Architecture Overview
Recommender systems power everything from Netflix to Spotify. But what happens when you need to compare fundamentally different approaches—content-based filtering, collaborative filtering, graph embeddings, and deep learning—all within a single production system?
This is the story of building a multi-modal Steam game recommender that serves 15+ different algorithms through a unified API, processing millions of user-game interactions in a graph database.
The Core Challenge: One System, Multiple Paradigms
Most recommendation tutorials focus on a single approach. Real production systems need to experiment with many. Our architecture handles this by creating a modular pipeline where each recommendation paradigm can coexist:
Raw Steam Data (PostgreSQL)
↓
ETL Pipeline (to_graph service)
↓
Neo4j Graph Database
↓
Model Training (model service)
↓
FastAPI Serving Layer (api service)
↓
REST Recommendations
The beauty lies in the separation of concerns. Each service handles one responsibility, yet they compose into a system that can serve content-based recommendations at 9am and deep learning embeddings at 9:01am.
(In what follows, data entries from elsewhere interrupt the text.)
Background: an optimization exercise with open tools, aiming at small area. Do not read the settings as production practice. Function was checked by simulation only, so behaviour that the tests miss may differ from the original. Power is estimated from default activity; no workload was simulated.

`design/flow/config.mk`:
```
export PLATFORM = sky130hd
export DESIGN_NAME = iot_sae
export DESIGN_NICKNAME = iot_sae
export VERILOG_FILES = /design/flow/design.v
export SDC_FILE = /design/flow/constraint.sdc
export NUM_CORES = 4
export LEC_CHECK = 0
export CAP_MARGIN = 20
export CORE_MARGIN = 2
export CORE_UTILIZATION = 40
export SLEW_MARGIN = 20
```
`design/flow/constraint.sdc`:
```
create_clock -name core_clock -period 18.0 [get_ports {clk}]
set_input_delay 3.6000 -clock core_clock [delete_from_list [all_inputs] [get_ports {clk}]]
set_output_delay 3.6000 -clock core_clock [all_outputs]
set_load 0.01 [all_outputs]
```
`design/flow/design.v`:
```
module iot_sae (
    input  wire        clk,
    input  wire        rst,             
    input  wire        FAULT_POLICY,    
    output wire        bus_req,
    input  wire        bus_ack,
    output wire [2:0]  bus_op,
    output wire        bus_cont,
    output wire [7:0]  bus_cmd,
    output wire [63:0] bus_addr,
    input  wire [1:0]  bus_status,
    input  wire [7:0]  bus_rdata,
    input  wire [63:0] bus_raddr,
    output wire        pin_req,
    input  wire        pin_ack,
    output wire        pin_op,
    output wire        pin_level,
    output wire        pin_ch,
    input  wire        pin_err,
    input  wire [9:0]  adc_data,
    output wire        pers_req,
    input  wire        pers_ack,
    output wire [7:0]  pers_sid,
    output wire [1:0]  pers_vkind,
    output wire [38:0] pers_vnum,
    input  wire        pers_err,
    output wire        dly_req,
    input  wire        dly_ack,
    output wire [25:0] dly_us,
    output reg         diag_valid,
    output wire [7:0]  diag_sid,
    output wire [3:0]  diag_kind,
    output wire [3:0]  st,
    output wire [3:0]  ph,
    output wire        fault,
    output wire [3:0]  fault_code,
    output wire [7:0]  fault_sid,
    output wire [7:0]  pidx
);
    localparam [6:0] W_INIT_RESET = 7'h00, W_PRE       = 7'h01,
                     W_INIT_ENUM  = 7'h08, W_ENUM_SW   = 7'h09,
                     W_IDLE       = 7'h10,
                     W_START_CONV = 7'h18, W_AWAIT_CONV = 7'h20,
                     W_RT_CMD     = 7'h28, W_RT_BYTE   = 7'h29, W_RT_CHECK = 7'h2A,
                     W_RT_PERSIST = 7'h2B, W_RT_ASR    = 7'h2C,
                     W_DS_LED_ON  = 7'h30, W_DS_HOLD_RISE = 7'h31, W_DS_SAMPLE = 7'h32,
                     W_DS_HOLD_PULSE = 7'h33, W_DS_LED_OFF = 7'h34, W_DS_HOLD_SETTLE = 7'h35,
                     W_DS_CONV    = 7'h36, W_DS_PERSIST = 7'h37,
                     W_HM_SAMPLE  = 7'h38, W_HM_PERSIST = 7'h39, W_HM_P1 = 7'h3A,
                     W_HM_P2      = 7'h3B, W_HM_FIN    = 7'h3C,
                     W_SLEEP      = 7'h40, W_DS_CLR    = 7'h41, W_DS_ACC = 7'h42,
                     W_DS_CONV_LO = 7'h43, W_DS_CONV_HI = 7'h44, W_DS_ACLR = 7'h45,
                     W_BF2        = 7'h46,
                     W_FAULT      = 7'h48;
    localparam [3:0] E_NO_DEVICES = 4'd1, E_INSUFFICIENT = 4'd2, E_BUS_DATA = 4'd3,
                     E_PIN_WRITE = 4'd5, E_CRC = 4'd6, E_BATCH = 4'd7, E_PERSIST = 4'd8;
    localparam [27:0] K_HUM_MUL = 28'd31325;        
    localparam [27:0] K_HUM_B   = 28'd132637065;    
    localparam [27:0] K_HUM_DLO = 28'd160141962;    
    localparam [10:0] K_HUM_DHI = 11'd2018;         
    localparam [27:0] K_DUST_L  = 28'd268189936;    
    localparam [27:0] K_DUST_HI = 28'd1424016;
    reg  [6:0]  w;
    reg         pol;
    reg  [1:0]  pidx_q;
    reg  [4:0]  cnt;
    reg  [1:0]  dph;
    reg  [63:0] a_out, r0, r1, r2;
    reg  [38:0] vnum;
    reg  [9:0]  rr;           
    reg  [2:0]  dsid;
    reg  [3:0]  dkind;
    assign st   = w[6:3];
    assign ph   = {1'b0, w[2:0]};
    assign pidx = {6'd0, pidx_q};
    wire [3:0] st_w = w[6:3];
    assign fault      = (w == W_FAULT);
    assign fault_code = fault ? dkind : 4'd0;
    assign fault_sid  = fault ? {5'd0, dsid} : 8'd0;
    assign diag_sid   = {5'd0, dsid};
    assign diag_kind  = dkind;
    wire c_bus  = (w == W_INIT_RESET) | (w == W_INIT_ENUM) | (w == W_START_CONV) |
                  (w == W_RT_CMD) | (w == W_RT_BYTE);
    wire c_pin  = (w == W_DS_LED_ON) | (w == W_DS_SAMPLE) | (w == W_DS_LED_OFF) |
                  (w == W_HM_SAMPLE);
    wire c_pers = (w == W_RT_PERSIST) | (w == W_DS_PERSIST) | (w == W_HM_PERSIST);
    wire c_dly  = (w == W_AWAIT_CONV) | (w == W_DS_HOLD_RISE) | (w == W_DS_HOLD_PULSE) |
                  (w == W_DS_HOLD_SETTLE) | (w == W_SLEEP);
    assign bus_req  = c_bus;
    assign pin_req  = c_pin;
    assign pers_req = c_pers;
    assign dly_req  = c_dly;
    assign bus_op   = {1'b0, st_w[2] | st_w[1], st_w[0] & ~st_w[1] & (~st_w[2] | w[0])};
    assign bus_cont = (cnt != 5'd0);
    wire   rcmd     = st_w[2];
    assign bus_cmd  = {rcmd, ~rcmd, rcmd, rcmd, rcmd, 1'b1, rcmd, 1'b0};
    assign bus_addr = a_out;
    assign pin_op    = st_w[0] | w[1];
    assign pin_level = ~w[2];
    assign pin_ch    = st_w[0];
    wire sx = st_w[1];
    assign pers_sid   = {5'd0, sx | (pidx_q == 2'd3),
                         sx ? st_w[0] : (pidx_q[0] ^ pidx_q[1]),
                         sx ? ~st_w[0] : ~pidx_q[0]};
    assign pers_vkind = {st_w[1], st_w[0] | ~st_w[1]};
    assign pers_vnum  = vnum;
    reg [25:0] dly_v;
    always @* begin
        case (w)
            W_DS_HOLD_RISE:   dly_v = 26'd280;
            W_DS_HOLD_PULSE:  dly_v = 26'd40;
            W_DS_HOLD_SETTLE: dly_v = 26'd9680;
            W_SLEEP:          dly_v = 26'd60000000;
            default:          dly_v = 26'd1000000;
        endcase
    end
    assign dly_us = dly_v;
    function [7:0] crc_byte(input [7:0] c_in);
        reg [7:0] c;
        integer j;
        begin
            c = c_in;
            for (j = 0; j < 8; j = j + 1)
                c = c[0] ? ((c >> 1) ^ 8'h8C) : (c >> 1);
            crc_byte = c;
        end
    endfunction
    wire [7:0] crc_next = crc_byte(rr[7:0] ^ bus_rdata);
    wire swap_w = (w == W_ENUM_SW) | (w == W_IDLE);
    wire swap   = swap_w & (dph == 2'd0);
    wire enum_ok = (w == W_INIT_ENUM) & bus_ack & (bus_status == 2'd0);
    always @(posedge clk) begin
        r1 <= r0;
        r2 <= r1;
        r0 <= swap ? a_out : r2;
        if (enum_ok)   a_out <= bus_raddr;
        else if (swap) a_out <= r2;
    end
    wire [10:0] A = vnum[38:28];
    wire        last = (cnt == 5'd27);
    reg        op_shift, op_adda, op_ldb0, keepA, m, cin;
    reg [10:0] addend;
    always @* begin
        op_shift = 1'b0; op_adda = 1'b0; op_ldb0 = 1'b0;
        keepA = 1'b1; m = 1'b0; cin = 1'b0; addend = 11'd0;
        case (w)
            W_RT_BYTE: if (bus_ack) begin
                if (cnt == 5'd0) op_ldb0 = 1'b1;
                if (cnt == 5'd1) begin
                    op_adda = 1'b1; keepA = 1'b0;
                    addend = {{3{bus_rdata[7]}}, bus_rdata};
                end
            end
            W_RT_ASR: op_shift = 1'b1;
            W_DS_CLR, W_DS_CONV_LO: begin
                op_shift = 1'b1; keepA = 1'b0;
            end
            W_DS_CONV_HI: begin
                op_shift = 1'b1; keepA = 1'b0; cin = K_DUST_HI[cnt];
            end
            W_DS_ACC: begin
                op_shift = 1'b1; keepA = (cnt != 5'd0); cin = vnum[0];
                addend = (cnt == 5'd0) ? {1'b0, rr} : {10'd0, cnt == 5'd23};
            end
            W_DS_CONV: begin
                op_shift = 1'b1; keepA = (cnt != 5'd0);
                m = vnum[0] & (cnt < 5'd14);
                addend = m ? 11'd125 : 11'd0;
                cin = K_DUST_L[cnt];
            end
            W_DS_ACLR: begin
                op_adda = 1'b1; keepA = 1'b0;
            end
            W_HM_P1: begin
                op_shift = 1'b1; keepA = (cnt != 5'd0);
                m = K_HUM_MUL[cnt];
                addend = m ? {1'b0, rr} : 11'd0;
                cin = K_HUM_B[cnt];
            end
            W_HM_P2: begin
                op_shift = 1'b1;
                m = vnum[0];
                addend = m ? {1'b0, rr} : 11'd0;
                cin = K_HUM_DLO[cnt];
            end
            W_HM_FIN: begin
                op_adda = 1'b1; addend = K_HUM_DHI;
            end
            default: ;
        endcase
    end
    wire [10:0] sum = (keepA ? A : 11'd0) + addend + {10'd0, cin};
    always @(posedge clk) begin
        if (op_shift)
            vnum <= {keepA & vnum[38], sum, vnum[27:1]};
        else if (op_adda)
            vnum[38:28] <= sum;
        else if (op_ldb0)
            vnum[27:20] <= bus_rdata;
    end
    wire [2:0] psid = {1'b0, pidx_q} + 3'd1;
    reg [6:0] w_n;
    reg       ev;
    reg [2:0] ev_sid;
    reg [3:0] ev_kind;
    reg [4:0] cnt_n;
    reg [1:0] pidx_n;
    task automatic advance;
        begin
            if (pidx_q != 2'd3) begin
                pidx_n = pidx_q + 2'd1;
                w_n    = W_IDLE;
            end else begin
                pidx_n = 2'd0;
                w_n    = W_DS_CLR;
                cnt_n  = 5'd0;
            end
        end
    endtask
    always @* begin
        w_n = w; ev = 1'b0; ev_sid = 3'd0; ev_kind = 4'd0;
        cnt_n = cnt; pidx_n = pidx_q;
        case (w)
            W_PRE: w_n = W_INIT_RESET;
            W_INIT_RESET: if (bus_ack) begin
                if (bus_status == 2'd0) w_n = W_INIT_ENUM;
                else begin
                    ev = 1'b1;
                    ev_kind = (bus_status == 2'd1) ? E_NO_DEVICES : E_BUS_DATA;
                    w_n = W_FAULT;
                end
            end
            W_INIT_ENUM: if (bus_ack) begin
                if (bus_status == 2'd0) begin
                    cnt_n = cnt + 5'd1;
                    w_n = (cnt == 5'd3) ? W_IDLE : W_ENUM_SW;
                end else begin
                    ev = 1'b1;
                    ev_kind = (cnt == 5'd0) ? E_NO_DEVICES : E_INSUFFICIENT;
                    w_n = W_FAULT;
                end
            end
            W_ENUM_SW: if (dph == 2'd0) w_n = W_INIT_ENUM;
            W_IDLE:    if (dph == 2'd0) w_n = W_START_CONV;
            W_START_CONV: if (bus_ack) w_n = W_AWAIT_CONV;
            W_AWAIT_CONV: if (dly_ack) w_n = W_RT_CMD;
            W_RT_CMD: if (bus_ack) begin
                cnt_n = 5'd0;
                w_n = W_RT_BYTE;
            end
            W_RT_BYTE: if (bus_ack) begin
                cnt_n = cnt + 5'd1;
                if (cnt == 5'd8) w_n = W_RT_CHECK;
            end
            W_RT_CHECK: begin
                cnt_n = 5'd0;
                if (rr[7:0] == 8'd0) w_n = W_RT_ASR;
                else begin
                    ev = 1'b1; ev_sid = psid; ev_kind = E_CRC;
                    if (pol) advance;
                    else     w_n = W_FAULT;
                end
            end
            W_RT_ASR: begin
                cnt_n = cnt + 5'd1;
                if (cnt == 5'd19) w_n = W_RT_PERSIST;
            end
            W_RT_PERSIST: if (pers_ack) begin
                if (!pers_err) advance;
                else begin
                    ev = 1'b1; ev_sid = psid; ev_kind = E_PERSIST;
                    if (pol) advance;
                    else     w_n = W_FAULT;
                end
            end
            W_DS_CLR: begin
                cnt_n = cnt + 5'd1;
                if (last) begin cnt_n = 5'd0; w_n = W_DS_LED_ON; end
            end
            W_DS_LED_ON: if (pin_ack) begin
                if (!pin_err) w_n = W_DS_HOLD_RISE;
                else begin
                    ev = 1'b1; ev_sid = 3'd5; ev_kind = E_PIN_WRITE; w_n = W_BF2;
                end
            end
            W_DS_HOLD_RISE: if (dly_ack) w_n = W_DS_SAMPLE;
            W_DS_SAMPLE: if (pin_ack) begin
                cnt_n = 5'd0;
                w_n = W_DS_ACC;
            end
            W_DS_ACC: begin
                cnt_n = cnt + 5'd1;
                if (last) begin cnt_n = 5'd0; w_n = W_DS_HOLD_PULSE; end
            end
            W_DS_HOLD_PULSE: if (dly_ack) w_n = W_DS_LED_OFF;
            W_DS_LED_OFF: if (pin_ack) begin
                if (!pin_err) w_n = W_DS_HOLD_SETTLE;
                else begin
                    ev = 1'b1; ev_sid = 3'd5; ev_kind = E_PIN_WRITE; w_n = W_BF2;
                end
            end
            W_DS_HOLD_SETTLE: if (dly_ack) begin
                cnt_n = 5'd0;
                if (!vnum[27]) w_n = W_DS_LED_ON;
                else if (vnum[13:0] <= 14'd1964)  w_n = W_DS_CONV_LO;
                else if (vnum[13:0] >= 14'd11458) w_n = W_DS_CONV_HI;
                else w_n = W_DS_CONV;
            end
            W_DS_CONV, W_DS_CONV_LO, W_DS_CONV_HI: begin
                cnt_n = cnt + 5'd1;
                if (last) w_n = W_DS_ACLR;
            end
            W_DS_ACLR: w_n = W_DS_PERSIST;
            W_DS_PERSIST: if (pers_ack) begin
                if (!pers_err) w_n = W_HM_SAMPLE;
                else begin
                    ev = 1'b1; ev_sid = 3'd5; ev_kind = E_PERSIST;
                    w_n = pol ? W_HM_SAMPLE : W_FAULT;
                end
            end
            W_BF2: begin
                ev = 1'b1; ev_sid = 3'd5; ev_kind = E_BATCH;
                w_n = pol ? W_HM_SAMPLE : W_FAULT;
            end
            W_HM_SAMPLE: if (pin_ack) begin
                cnt_n = 5'd0;
                w_n = W_HM_P1;
            end
            W_HM_P1: begin
                cnt_n = cnt + 5'd1;
                if (last) begin cnt_n = 5'd0; w_n = W_HM_P2; end
            end
            W_HM_P2: begin
                cnt_n = cnt + 5'd1;
                if (last) w_n = W_HM_FIN;
            end
            W_HM_FIN: w_n = W_HM_PERSIST;
            W_HM_PERSIST: if (pers_ack) begin
                if (!pers_err) w_n = W_SLEEP;
                else begin
                    ev = 1'b1; ev_sid = 3'd6; ev_kind = E_PERSIST;
                    w_n = pol ? W_SLEEP : W_FAULT;
                end
            end
            W_SLEEP: if (dly_ack) w_n = W_IDLE;
            default: ;
        endcase
    end
    always @(posedge clk) begin
        if (rst) begin
            w          <= W_PRE;
            pol        <= FAULT_POLICY;
            pidx_q     <= 2'd0;
            cnt        <= 5'd0;
            dph        <= 2'd0;
            diag_valid <= 1'b0;
        end else begin
            w          <= w_n;
            pidx_q     <= pidx_n;
            cnt        <= cnt_n;
            dph        <= swap ? 2'd0 : (dph == 2'd0) ? 2'd2 : dph - 2'd1;
            diag_valid <= ev;
        end
        if (!rst && ev) begin
            dsid  <= ev_sid;
            dkind <= ev_kind;
        end
    end
    always @(posedge clk) begin
        if ((w == W_DS_SAMPLE || w == W_HM_SAMPLE) && pin_ack)
            rr <= adc_data;
        else if (w == W_RT_CMD && bus_ack)
            rr[7:0] <= 8'd0;
        else if (w == W_RT_BYTE && bus_ack)
            rr[7:0] <= crc_next;
    end
endmodule
```
`design/flow/flow/run.sh`:
```
#!/bin/bash
set -euo pipefail
export BUFFER_PORTS_ARGS="-buffer_cell sky130_fd_sc_hd__buf_1"
export CTS_ARGS="-sink_clustering_enable -repair_clock_nets -dont_use_dummy_load"
bash standard.sh > standard.log 2>&1
```
`design/flow/standard.sh`:
```
#!/bin/bash
# synth_recipe.tcl (not shown) runs the flow's synth.tcl, then flattens the netlist and writes it again
# the make line also repeats each setting of config.mk as NAME=value (left out here)
make -C /OpenROAD-flow-scripts/flow DESIGN_CONFIG=/design/flow/config.mk WORK_HOME=/design/flow/orfs CLKGATE_MAP_FILE= SYNTH_SCRIPT=/design/flow/synth_recipe.tcl "${@:-finish}"
```
==> flow_summary.yaml, run 1 <==
place:
  dp_hpwl_um: 23100
  gp_congestion: 0.952
  io_buffers: 260
logic_synthesis:
  avgSynthCellArea_um2: 12.3
  ys_seq_area_share_pct: 58.5
  ys_seq_elements: 330
  ys_top_cells_by_area: "dfxtp_1 (31%), edfxtp_1 (27%), mux2_2 (12%)"
  yosys.cell_types.count: 83
  netlist_instances: 1084
  synth_enable_flop_cells: 121
  yosys_warnings: 1
  yosysTopAreaCellShare_pct: 31.3
  post-synth-top-area-cell: "dfxtp_1"
  ys_async_sr_fraction_pct: 0
  ys.flop_type: "dfxtp_1"
  mappedNetlistArea_um2: 13400
critical_path:
  rrSetupSlack_ns: 13.16
  r2r_cells: 17
  cp-endpoint: "vnum[37]$_DFFE_PP_"
  crit_start: "bus_ack"
  path_class: "in2reg"
  reg2reg_to: "vnum[38]$_DFFE_PP_"
  critPathArrivalTime_ns: 7.34
  timing.rr.start: "w[6]$_SDFFE_PP0P_"
  worstPathRequired_ns: 18.24
  cp_max_fo: 10
  worst_setup_path_start_kind: "primary input"
  end_kind: "flop"
timing:
  finalClockSkew_ns: 0.0682
  slew_headroom_pct: 33.6
  slew_viol_final: 0
  min_period_over_period_pct: 39.5
  setup_violations: 0
  setup-tns-final_ns: 0
  period_minus_slack_ns: 7.10
  worstMarginPinSlew_ns: 0.996
  rsz0062_at_grt: "false"
  hold_viol_final: 0
  fmax_ghz: 0.141
clock_tree:
  cts_sinks: 330
  cts_max_level: 2
  cts_made_buffers: 36
  cts_root_buf: "clkbuf_16"
  clock_latency_ns: 0.53
  cts_resized: 0
  cts.clk_slew.worst_paths_ns: 0.06
  cts_tree: "built"
  cts_setup_buffers: 0
  holdBufCountCts: 0
  clockBufferDepth: 3
die:
  io_pins: 293
  die_w_um: 187
  num_rows: 66
  dieHeight_um: 187
  initial_core_util_pct: 40.9
  die_area_um2: 34900
  core_um2: 32700
power:
  p_leak_uw: 0.00577
  peakVddDrop_uv: 106
  p_total_uw: 2200
  power_density_nw_per_um2: 143
finish:
  area_growth_syn_to_layout_pct: 15.2
  drive_gt1_share_pct: 17.0
  final_common_cell: "buf_1"
  final_core_util_pct: 47.1
  nNetsFinal: 1434
  mostFrequentLayoutCells: "buf_1 (260), dfxtp_1 (209), mux2_2 (146)"
detailed_routing:
  wl_per_cell_um: 18.8
  ant_nets: 0
  vias: 9209
  routed_via_density: 5.22
  wl_um: 33200
  drc: 0
  dr.first_iter.drc_count: 637
  dr.pass1.iters: 5
outcome:
  status: "timing/DRC/antenna clean"
grt:
  grt_pass1_wl_um: 51400
  grt_pass1_vias: 8866
  gr-total-overflow: 0
  grt_antenna_before_repair: 1
  track_usage_pct: 18.5
  grt_max_degree: 66
run:
  maxCapViolations: 0
min_path:
  hold_class: "reg2reg"
==> area by class of cell <==
type / instances / area [um2]
fill: 3104 / 17300
sequential: 330 / 7820
multi-input combinational: 653 / 4940
timing repair buffer: 275 / 1090
clock buffer: 36 / 901
tap: 442 / 553
inverter: 27 / 101
antenna: 1 / 2.50
==> cells by family (layout without fill, tap and decap cells) <==
kind of cell	count (synthesis)	count (layout)	share of synthesized area, %
AOI/OAI and AO/OA	164	164	8.60
xor gates and xnor gates	35	35	2.29
adders and majority gates	18	18	1.80
buffers and inverters	131	338	5.55
DFF	330	330	58.5
muxes	152	152	12.8
other	2	33	0.0562
and+or+nand+nor	252	252	10.4
==> critical path: stages <==
cell,delay (ns)
buf_1,0.51
and4_1,0.54
a2111oi_2,0.09
nor2_1,0.52
nor2b_1,0.16
fa_1,0.45
inv_1,0.08
fa_1,0.19
nor2b_1,0.07
o2111ai_1,0.22
nand4_1,0.15
a31o_2,0.26
a21oi_1,0.16
xnor2_1,0.08
mux2_2,0.25
==> worst min-delay path by stage <==
| stage | from | cells past startpoint | endpoint |
|---|---|---|---|
| 3_3_place_gp | r0[48]$_DFF_P_ | 0 | r1[48]$_DFF_P_ |
| 2_1_floorplan | r0[0]$_DFF_P_ | 0 | r1[0]$_DFF_P_ |
| 5_1_grt | r0[11]$_DFF_P_ | 0 | r1[11]$_DFF_P_ |
| 4_1_cts | r0[11]$_DFF_P_ | 0 | r1[11]$_DFF_P_ |
| 3_5_place_dp | r1[63]$_DFF_P_ | 0 | r2[63]$_DFF_P_ |
| 6_report | r0[11]$_DFF_P_ | 0 | r1[11]$_DFF_P_ |
==> flip-flops by register name (all words and copies together) (netlist names) <==
register    count
a_out          64
cnt             5
diag_valid      1
dkind           4
dph             2
dsid            3
pidx_q          2
pol             1
r0             64
r1             64
r2             64
rr             10
vnum           39
w               7
==> cell usage after synthesis (all sizes together), types with 5 or more instances <==
cell     count
a31o         5
a221o        7
nor2        41
buf         79
nor4b        6
inv         27
nand2b      10
edfxtp     121
and4         5
nor3        22
and3        16
nor4         8
o21ai       36
nand4        6
a211oi       8
xor2         8
mux2       146
clkbuf      25
nor2b       22
or2          8
a22oi        7
ha          16
o211ai       8
a21o         6
a21oi       34
o32ai        6
xnor2       27
o2111ai      5
nand2       51
mux2i        5
nor3b        5
or3          5
dfxtp      209
nand3       25
==> power by group <==
group	switching, uW	internal (uW)	leakage, uW	total [uW]
clock	264	350	0.000444	614
sequential	95.8	1050	0.00283	1150
combinational	231	208	0.00249	438
==> metrics by stage <==
step                cells  worst slack (ns)  cell area [um2]  hold WS [ns]
floorplan            1114             11.24            13500         0.310
global placement     1727             10.47            14500         0.309
detailed placement   1727             10.42            14500         0.312
CTS                  1763             10.94            15400         0.299
global route         1763             10.49            15400         0.300
finish               1764             10.90            15400         0.292
==> per-layer routing <==
metal	part of all wire (%)	GRT usage [%]	vias up
li1	-	-	4340
met1	42	24.0	4355
met2	44	28.6	437
met3	11	6.64	77
met4	2.9	6.38	0
met5	0	0	-
==> run 2: changes to the inputs <==
==> design/flow/flow/run.sh (replaced) <==
#!/bin/bash
set -euo pipefail
export BUFFER_PORTS_ARGS="-buffer_cell sky130_fd_sc_hd__buf_1"
export CTS_ARGS="-sink_clustering_enable -repair_clock_nets -dont_use_dummy_load -buf_list sky130_fd_sc_hd__clkbuf_2 -root_buf sky130_fd_sc_hd__clkbuf_4"
bash standard.sh > standard.log 2>&1
--- a/design/flow/config.mk
+++ b/design/flow/config.mk
@@ -7,5 +7,5 @@
 export LEC_CHECK = 0
 export CAP_MARGIN = 20
 export CORE_MARGIN = 2
-export CORE_UTILIZATION = 40
+export CORE_UTILIZATION = 65
 export SLEW_MARGIN = 20
==> run 2 against run 1 <==
  * Setup slack better by 0.20 ns
  * Via count up 2.4%
  * Hold slack worse by 0.024 ns
  * Highest routed layer unchanged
Service Architecture: Microservices
The ETL Foundation
The pg_persistor
service handles raw Steam API ingestion. Nothing fancy—just reliable PostgreSQL storage for millions of user interactions, game metadata, and social connections.
The to_graph
service transforms this relational data into Neo4j’s graph format. The system offers two approaches, each optimised for different scenarios.
Transaction-Based Import (Live Data)
def transfer_data_batch(self, query_pg: str, query_neo4j: str, data_type: str):
for batch in pd.read_sql(query_pg, con=self.pg_connection, chunksize=10_000):
records = batch.to_dict(orient="records")
with self.graph.session() as session:
session.run(query_neo4j, records=records)
This approach streams data directly from PostgreSQL to Neo4j in 10K record batches. It’s perfect for incremental updates and smaller datasets where you need transaction guarantees.
Parquet-Based Import (Bulk Data)
def write_playtimes():
df = pl.read_parquet("Games_filtered.parquet")
for batch in df.iter_slices(n_rows=5_000):
records = batch.to_dicts()
with driver.session() as session:
session.run(playtime_query, records=records)
For initial loads of 50M+ records, the system bypasses PostgreSQL entirely. Raw data gets converted to Parquet files, then loaded using Polars for maximum throughput.
Why Two Approaches? Transaction-based import handles ongoing updates reliably but caps at ~10K records/second. Parquet import hits 50K+ records/second but requires preprocessing.
The Model Training Engine
The model
service is where algorithms come alive. Each recommendation approach gets its own module, but they all inherit from a common Model
base class:
class Model:
def _project(self) -> Graph:
"""Create GDS graph projection"""
return self.gds.graph.project(self.proj.graph_name,
self.proj.node_projection,
self.proj.relationship_projection)
def _write_sim_to_db(self, G: Graph):
"""Write similarities back to Neo4j"""
raise NotImplementedError
def run(self):
G = self._project()
self._write_sim_to_db(G)
self._post_clean()
This pattern means adding a new algorithm is as simple as implementing _write_sim_to_db()
. The projection, cleanup, and orchestration are handled automatically.
The API Layer: 15+ Algorithms in One Factory
The API service uses a factory pattern to serve any trained model:
class ModelFactory:
def __init__(self):
self._model = {}
def register_model(self, model_name: ModelName, model: Type[Recommendation]):
self._model[model_name] = model
def get_model(self, model_name: str) -> Recommendation:
return self._model[model_name]()
# Registration happens at startup
model_factory.register_model("apps_content_based_knn", RecGamesContentBasedKNN)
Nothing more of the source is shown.